Abstract: Child Welfare Involved Families Participation in Triple P: The Role of the Provider-Client Relationship on Program Engagement (Society for Social Work and Research 21st Annual Conference - Ensure Healthy Development for all Youth)

Child Welfare Involved Families Participation in Triple P: The Role of the Provider-Client Relationship on Program Engagement

Schedule:
Saturday, January 14, 2017: 2:00 PM
Balconies J (New Orleans Marriott)
* noted as presenting author
Ericka M. Lewis, LMSW, Doctoral Student, Washington University in Saint Louis, St. Louis, MO
Allison E. Dunnigan, MSW, Doctoral Candidate, Washington University in Saint Louis, St.Louis, MO
Megan Feely, PhD, Assistant Profesor, University of Connecticut, West Hartford, CT
Cole Hooley, LCSW, PhD Student, Washington University in Saint Louis, St. Louis, MO
Paul Lanier, PhD, Assistant Professor, University of North Carolina at Chapel Hill, Chapel Hill, NC
Patricia L. Kohl, PhD, Associate Professor, Washington University in Saint Louis, St. Louis, MO
Background & Purpose:

Despite the promising benefits of evidence-based behavioral parent training (BPT) interventions in reducing child maltreatment, program engagement continues to be a major challenge. Indicators of program engagement include session attendance, active participation during/between intervention sessions, and progress toward treatment goals. Recent program evaluations suggest that program engagement is essential to the successful implementation of evidence-based interventions. Yet, the evidence on program engagement strategies for child welfare-involved families is scant. Furthermore, it is still unclear how provider behaviors and the provider-client relationship influence program engagement. Improving outcomes for families with histories of child maltreatment will require further examination of engagement strategies that increase the likelihood of optimal outcomes for families in need.

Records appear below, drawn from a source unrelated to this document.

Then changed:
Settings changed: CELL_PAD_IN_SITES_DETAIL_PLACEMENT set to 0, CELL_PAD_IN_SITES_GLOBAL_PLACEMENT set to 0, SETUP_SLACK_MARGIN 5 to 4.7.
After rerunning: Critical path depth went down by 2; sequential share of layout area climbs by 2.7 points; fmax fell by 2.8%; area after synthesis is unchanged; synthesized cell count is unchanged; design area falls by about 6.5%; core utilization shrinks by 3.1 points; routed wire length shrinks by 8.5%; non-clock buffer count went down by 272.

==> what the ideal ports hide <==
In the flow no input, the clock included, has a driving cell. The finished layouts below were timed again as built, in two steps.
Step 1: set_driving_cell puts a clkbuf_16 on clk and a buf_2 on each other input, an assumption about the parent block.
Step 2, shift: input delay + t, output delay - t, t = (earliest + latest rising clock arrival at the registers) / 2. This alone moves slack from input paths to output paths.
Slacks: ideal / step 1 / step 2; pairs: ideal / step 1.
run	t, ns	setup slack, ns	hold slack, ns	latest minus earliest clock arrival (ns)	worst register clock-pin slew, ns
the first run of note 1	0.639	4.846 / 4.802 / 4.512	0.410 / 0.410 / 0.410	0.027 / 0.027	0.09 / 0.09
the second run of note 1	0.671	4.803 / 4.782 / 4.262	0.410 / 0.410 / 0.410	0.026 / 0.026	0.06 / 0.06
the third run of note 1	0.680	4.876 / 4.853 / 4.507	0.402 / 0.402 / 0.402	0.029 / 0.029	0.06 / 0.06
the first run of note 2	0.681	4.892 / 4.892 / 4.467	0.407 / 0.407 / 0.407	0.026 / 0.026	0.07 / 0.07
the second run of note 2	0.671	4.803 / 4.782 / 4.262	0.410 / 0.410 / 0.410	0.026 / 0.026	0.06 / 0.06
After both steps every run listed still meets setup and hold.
Background: an optimization exercise with open tools, aiming at small area and a short achievable clock period. Do not read the settings as production practice. Function was checked by simulation only, so behaviour that the tests miss may differ from the original. Power figures rest on the tool's default switching activity, not on a simulated workload.

$ cat flow/config.mk
export PLATFORM = sky130hd
export DESIGN_NAME = cpu
export DESIGN_NICKNAME = cpu
export VERILOG_FILES = /design/flow/design.v
export SDC_FILE = /design/flow/constraint.sdc
export NUM_CORES = 4
export LEC_CHECK = 0
export ABC_CLOCK_PERIOD_IN_PS = 10000
export CAP_MARGIN = 10
export CORE_MARGIN = 2
export CORE_UTILIZATION = 40
export CTS_BUF_LIST = sky130_fd_sc_hd__clkbuf_8
export CTS_CLUSTER_SIZE = 20
export SLEW_MARGIN = 10
export SYNTH_HIERARCHICAL = 1
$ cat flow/constraint.sdc
create_clock -name core_clock -period 15.0 [get_ports {clk}]
set_input_delay 3.0000 -clock core_clock [delete_from_list [all_inputs] [get_ports {clk}]]
set_output_delay 3.0000 -clock core_clock [all_outputs]
set_load 0.01 [all_outputs]
$ cat flow/design.v
module ksadd(
    input [31:0] a,
    input [31:0] b,
    output [31:0] y
    );
    wire [31:0] gn, pn, x, c;
    genvar i;
    generate
        for (i = 0; i < 32; i = i + 1) begin : g_in
            nand2g G(.a(a[i]), .b(b[i]), .y(gn[i]));
            nor2g  P(.a(a[i]), .b(b[i]), .y(pn[i]));
            xor2g  X(.a(a[i]), .b(b[i]), .y(x[i]));
        end
        assign y[0] = x[0];
        for (i = 1; i < 32; i = i + 1) begin : g_s
            xor2g S(.a(x[i]), .b(c[i - 1]), .y(y[i]));
        end
    endgenerate
    ksprefix K(.gn(gn), .pn(pn), .c(c));
endmodule
module ksaddc(
    input [31:0] a,
    input [31:0] b,
    input cin,
    output [31:0] y,
    output cout,
    output [31:0] gn,    
    output [31:0] pn,    
    output [31:0] x      
    );
    wire [31:0] c;
    genvar i;
    generate
        wire g0n, p0n;
        majn M0(.a(a[0]), .b(b[0]), .c(cin), .y(g0n));
        nand2g G0(.a(a[0]), .b(b[0]), .y(gn[0]));
        nor2g  P0(.a(a[0]), .b(b[0]), .y(pn[0]));
        xor2g X0(.a(a[0]), .b(b[0]), .y(x[0]));
        for (i = 1; i < 32; i = i + 1) begin : g_in
            nand2g G(.a(a[i]), .b(b[i]), .y(gn[i]));
            nor2g  P(.a(a[i]), .b(b[i]), .y(pn[i]));
            xor2g  X(.a(a[i]), .b(b[i]), .y(x[i]));
        end
        xor2g S0(.a(x[0]), .b(cin), .y(y[0]));
        for (i = 1; i < 32; i = i + 1) begin : g_s
            xor2g S(.a(x[i]), .b(c[i - 1]), .y(y[i]));
        end
    endgenerate
    ksprefix K(.gn({gn[31:1], g0n}), .pn({pn[31:1], 1'b1}), .c(c));
    assign cout = c[31];
endmodule
module ksprefix(
    input [31:0] gn,
    input [31:0] pn,
    output [31:0] c
    );
    wire [31:0] g [0:5];
    wire [31:0] p [0:5];
    wire [31:0] gf;      
    wire [31:0] gfi;     
    assign g[0] = gn;
    assign p[0] = pn;
    genvar i, l;
    generate
        for (l = 0; l < 5; l = l + 1) begin : g_lv
            for (i = 0; i < 32; i = i + 1) begin : g_n
                if (i >= (1 << l)) begin : g_node
                    wire glo;
                    if (l == 0 || (i - (1 << l)) >= (1 << (l - 1))) begin : g_dir
                        assign glo = g[l][i - (1 << l)];
                    end else if ((LV(i - (1 << l)) % 2) == (l % 2)) begin : g_same
                        assign glo = gf[i - (1 << l)];
                    end else begin : g_inv
                        assign glo = gfi[i - (1 << l)];
                    end
                    if (l % 2 == 0) begin : g_e
                        oai21g GG(.a(g[l][i]), .b(p[l][i]), .c(glo), .y(g[l+1][i]));
                        nor2g  PP(.a(p[l][i]), .b(p[l][i - (1 << l)]), .y(p[l+1][i]));
                    end else begin : g_o
                        aoi21g GG(.a(g[l][i]), .b(p[l][i]), .c(glo), .y(g[l+1][i]));
                        nand2g PP(.a(p[l][i]), .b(p[l][i - (1 << l)]), .y(p[l+1][i]));
                    end
                end else begin : g_none
                    assign g[l+1][i] = 1'b0;
                    assign p[l+1][i] = 1'b0;
                end
            end
        end
        for (i = 0; i < 32; i = i + 1) begin : g_f
            assign gf[i] = g[LV(i)][i];
            invg GI(.a(gf[i]), .y(gfi[i]));
            if (LV(i) % 2 == 1) begin : g_hi
                assign c[i] = gf[i];
            end else begin : g_lo
                assign c[i] = gfi[i];
            end
        end
    endgenerate
    function integer LV(input integer n);
        begin
            if (n == 0) LV = 0;
            else if (n < 2) LV = 1;
            else if (n < 4) LV = 2;
            else if (n < 8) LV = 3;
            else if (n < 16) LV = 4;
            else LV = 5;
        end
    endfunction
endmodule
module invg(input a, output y);
    assign y = ~a;
endmodule
module nand2g(input a, input b, output y);
    assign y = ~(a & b);
endmodule
module nor2g(input a, input b, output y);
    assign y = ~(a | b);
endmodule
module xor2g(input a, input b, output y);
    assign y = a ^ b;
endmodule
module aoi21g(input a, input b, input c, output y);
    assign y = ~(a | (b & c));
endmodule
module oai21g(input a, input b, input c, output y);
    assign y = ~(a & (b | c));
endmodule
module majn(input a, input b, input c, output y);
    assign y = ~((a & b) | (a & c) | (b & c));
endmodule
module shifter(
    input [31:0] a,
    input left,
    input [4:0] sh,
    input f,
    output [31:0] y
    );
    wire [31:0] s0, s1, s2, s3, s4;
    genvar i;
    generate
        for (i = 0; i < 32; i = i + 1) begin : g_m
            mux2ig M0(.a(a[i]),  .b(a[31 - i]), .s(left), .y(s0[i]));
            mux2ig M1(.a(s0[i]), .b(i + 1  < 32 ? s0[(i + 1) % 32]  : ~f), .s(sh[0]), .y(s1[i]));
            mux2ig M2(.a(s1[i]), .b(i + 2  < 32 ? s1[(i + 2) % 32]  :  f), .s(sh[1]), .y(s2[i]));
            mux2ig M3(.a(s2[i]), .b(i + 4  < 32 ? s2[(i + 4) % 32]  : ~f), .s(sh[2]), .y(s3[i]));
            mux2ig M4(.a(s3[i]), .b(i + 8  < 32 ? s3[(i + 8) % 32]  :  f), .s(sh[3]), .y(s4[i]));
            mux2ig M5(.a(s4[i]), .b(i + 16 < 32 ? s4[(i + 16) % 32] : ~f), .s(sh[4]), .y(y[i]));
        end
    endgenerate
endmodule
module mux2ig(input a, input b, input s, output y);
    assign y = ~(s ? b : a);
endmodule
module wbsel10(
    input [9:0] s,
    input [7:0] d,
    input pn,
    input gn,
    output y
    );
    assign y = |(s[9:2] & d) | (s[1] & ~pn) | (s[0] & ~gn);
endmodule
module wbsel12(
    input [11:0] s,
    input [9:0] d,
    input pn,
    input gn,
    output y
    );
    assign y = |(s[11:2] & d) | (s[1] & ~pn) | (s[0] & ~gn);
endmodule
module registers(
    input clk,
    input [4:0] rs1,
    input [4:0] rs2,
    input [4:0] rd,
    input we,
    input [31:0] wdata,
    output [31:0] rv1,
    output [31:0] rv2
    );
    wire [31:0] rf [1:31];
    wire [31:0] sel1, sel2, selw;
    dec5 D1(.a(rs1), .y(sel1));
    dec5 D2(.a(rs2), .y(sel2));
    dec5 DW(.a(rd), .y(selw));
    wire [31:0] we_n = ~({32{we}} & selw);
    genvar i;
    generate
        for (i = 1; i < 32; i = i + 1) begin : g_wr
            regword W(.clk(clk), .we(we & selw[i]), .hold(we_n[i]), .d(wdata), .q(rf[i]));
        end
    endgenerate
    genvar b;
    generate
        for (b = 0; b < 32; b = b + 1) begin : g_rd
            wire [30:0] col;
            for (i = 1; i < 32; i = i + 1) begin : g_col
                assign col[i - 1] = rf[i][b];
            end
            rdbit R1(.d(col), .s(sel1[31:1]), .y(rv1[b]));
            rdbit R2(.d(col), .s(sel2[31:1]), .y(rv2[b]));
        end
    endgenerate
endmodule
module rdbit(
    input [30:0] d,
    input [30:0] s,
    output y
    );
    wire [3:0] u;
    wire [1:0] vn;
    rdgrp8 G0(.d(d[7:0]),   .s(s[7:0]),   .y(u[0]));
    rdgrp8 G1(.d(d[15:8]),  .s(s[15:8]),  .y(u[1]));
    rdgrp8 G2(.d(d[23:16]), .s(s[23:16]), .y(u[2]));
    rdgrp7 G3(.d(d[30:24]), .s(s[30:24]), .y(u[3]));
    nor2g  V0(.a(u[0]), .b(u[1]), .y(vn[0]));
    nor2g  V1(.a(u[2]), .b(u[3]), .y(vn[1]));
    nand2g Y(.a(vn[0]), .b(vn[1]), .y(y));
endmodule
module rdgrp8(
    input [7:0] d,
    input [7:0] s,
    output y
    );
    assign y = |(d & s);
endmodule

Methods: This qualitative study explores how providers’ therapeutic qualities and the provider-client relationship influence program engagement with child welfare involved parents receiving Triple P, an evidenced-based BPT. To assess perceptions of provider qualities and provider-client relationships, semi-structured interviews were conducted with program completers (n=29) and non-completers (n=18) in one Midwestern city. Interview questions were designed to elicit information about parent’s perceptions of their interaction with Triple P providers that contributed to participant engagement. Data were collected from 47 parents (65% African American; 35% Caucasian; 100% female caregivers). All parents had a child between the ages of 3 and 11 years, who lived in the home. Interviews were conducted in the parents’ home, audio recorded, transcribed, and coded thematically in NVivo.

Findings: Three themes emerged as parents identified provider behaviors that aided in their engagement in the program:  First, parents found it helpful that providers used a variety of teaching techniques to meet their individual needs.. Next, parents’ consistently reported how the providers’ use of rapport-building strategies, such as empathy and encouragement, was particularly useful during sessions in which parents were having difficulties practicing new skills. As a result, parents seemed to gain confidence in their ability to progress in their parenting goals. Finally, parents considered their provider to be a source of social and emotional support for those who were suffering with daily life stressors most common to parents involved with child welfare. Notably, the majority of parents reported the quality of their interactions with providers’ as a critical component in their engagement with Pathways Triple P.

Conclusions & Implications: These findings suggest that provider behaviors and positive provider-client relationships can create a positive learning environment and aid in program engagement among child welfare-involved parents receiving BPT. Additionally, understanding the role of provider behavior on program engagement may also lead to strategies to improve implementation outcomes for clients (e.g., acceptability and appropriateness) and providers (e.g., adoption, acceptability, fidelity, and appropriateness). Therefore, a shift in how program engagement is conceptualized, as well as more research conducted on the use of providers as an engagement strategy is of great need.